ZHOU Zhiqi, LI Peijun   

  1. Institute of Remote Sensing and GIS, School of Earth and Space Sciences, Peking University, Beijing 100871
  • Received:2024-04-01 Revised:2024-05-06 Online:2025-05-20 Published:2025-05-20
  • Contact: LI Peijun, E-mail: pjli(at)pku.edu.cn

利用光谱–空间聚类的多光谱图像岩性分类

周治岐, 李培军   

  1. 北京大学地球与空间科学学院遥感所, 北京 100871
  • 通讯作者: 李培军, E-mail: pjli(at)pku.edu.cn
  • 基金资助:
    遥感信息与图像分析技术国家级重点实验室基金(6142A010302)资助

Abstract:

To address the class confusion caused by using only spectral features in image clustering for lithological recognition and classification based on multispectral- hyperspectral data, spectral-spatial features are used in multispectral image clustering. Two ways are adopted to include spatial information in clustering. First, multi-scale images are generated using discrete wavelet transform, and are successively clustered from coarse to fine scale images.
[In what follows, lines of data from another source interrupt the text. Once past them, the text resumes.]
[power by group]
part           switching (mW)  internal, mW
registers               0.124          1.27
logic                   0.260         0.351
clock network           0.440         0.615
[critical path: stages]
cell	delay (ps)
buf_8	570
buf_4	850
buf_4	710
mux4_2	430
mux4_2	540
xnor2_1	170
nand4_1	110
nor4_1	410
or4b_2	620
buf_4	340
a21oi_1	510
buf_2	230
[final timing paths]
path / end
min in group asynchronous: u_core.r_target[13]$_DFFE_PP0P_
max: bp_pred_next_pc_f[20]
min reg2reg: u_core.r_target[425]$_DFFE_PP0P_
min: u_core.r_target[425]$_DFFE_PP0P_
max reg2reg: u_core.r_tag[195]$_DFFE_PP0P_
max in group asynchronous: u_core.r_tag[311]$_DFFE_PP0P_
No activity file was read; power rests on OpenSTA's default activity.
$ cat src/rtl/cpu_pkg.sv
// cpu_pkg: shared CPU constants, IF/ID register layout and instruction field positions.
package cpu_pkg;
    localparam int XLEN = 32;
    localparam logic [XLEN-1:0] NOP_INST = 32'h0000_0000;
    localparam logic [XLEN-1:0] DEFAULT_RESET_PC = 32'h0000_0000;
    localparam int OPCODE_MSB = 31;
    localparam int OPCODE_LSB = 26;
    localparam int RS_MSB = 25;
    localparam int RS_LSB = 21;
    localparam int RT_MSB = 20;
    localparam int RT_LSB = 16;
    localparam int RD_MSB = 15;
    localparam int RD_LSB = 11;
    localparam int SHAMT_MSB = 10;
    localparam int SHAMT_LSB = 6;
    localparam int IMM16_MSB = 15;
    localparam int IMM16_LSB = 0;
    typedef struct packed {
        logic [XLEN-1:0] inst;
        logic [XLEN-1:0] pc4;
        logic            valid;
    } ifid_t;
    localparam ifid_t IFID_BUBBLE = '{NOP_INST, '0, 1'b0};
    function automatic logic [XLEN-1:0] br_offset(input logic [IMM16_MSB:IMM16_LSB] imm);
        return {{(XLEN-18){imm[15]}}, imm, 2'b00};
    endfunction
endpackage

$ cat src/rtl/if_stage_if.sv
// if_stage_if: fetch-stage bus (instruction memory, hazard/branch inputs, IF/ID outputs).
interface if_stage_if;
    import cpu_pkg::*;
    logic [XLEN-1:0] imem_addr;
    logic [XLEN-1:0] imem_data;
    logic            stall;
    logic            br_taken;
    logic [XLEN-1:0] br_pc4;
    logic [15:0]     br_imm16;
    logic [XLEN-1:0] ifid_inst;
    logic [XLEN-1:0] ifid_pc4;
    logic            ifid_valid;
    modport master (
        output imem_addr, ifid_inst, ifid_pc4, ifid_valid,
        input  imem_data, stall, br_taken, br_pc4, br_imm16
    );
    modport slave (
        input  imem_addr, ifid_inst, ifid_pc4, ifid_valid,
        output imem_data, stall, br_taken, br_pc4, br_imm16
    );
endinterface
Second, the spatial class membership probability is calculated using Markov random field model in different image scales, and the combined spectral-spatial class membership probability is then obtained. Finally, the final clustering results are obtained by combining the spectral-spatial clustering results of multiple scales. ASTER multispectral data were used for lithological mapping, and compared with the spectral clustering method based on Gaussian mixture model clustering (spectral clustering), the filtering after spectral clustering, and the spectral-spatial clustering on original image. The results show that the method of spectral-spatial clustering on multiscale image adopted obtained higher accuracies of lithological mapping than the above three comparative methods. Using spectral and spatial information at multi-scales in clustering is an effective method for lithological mapping. The method is applicable to lithological mapping in areas where training samples are difficult to obtain. 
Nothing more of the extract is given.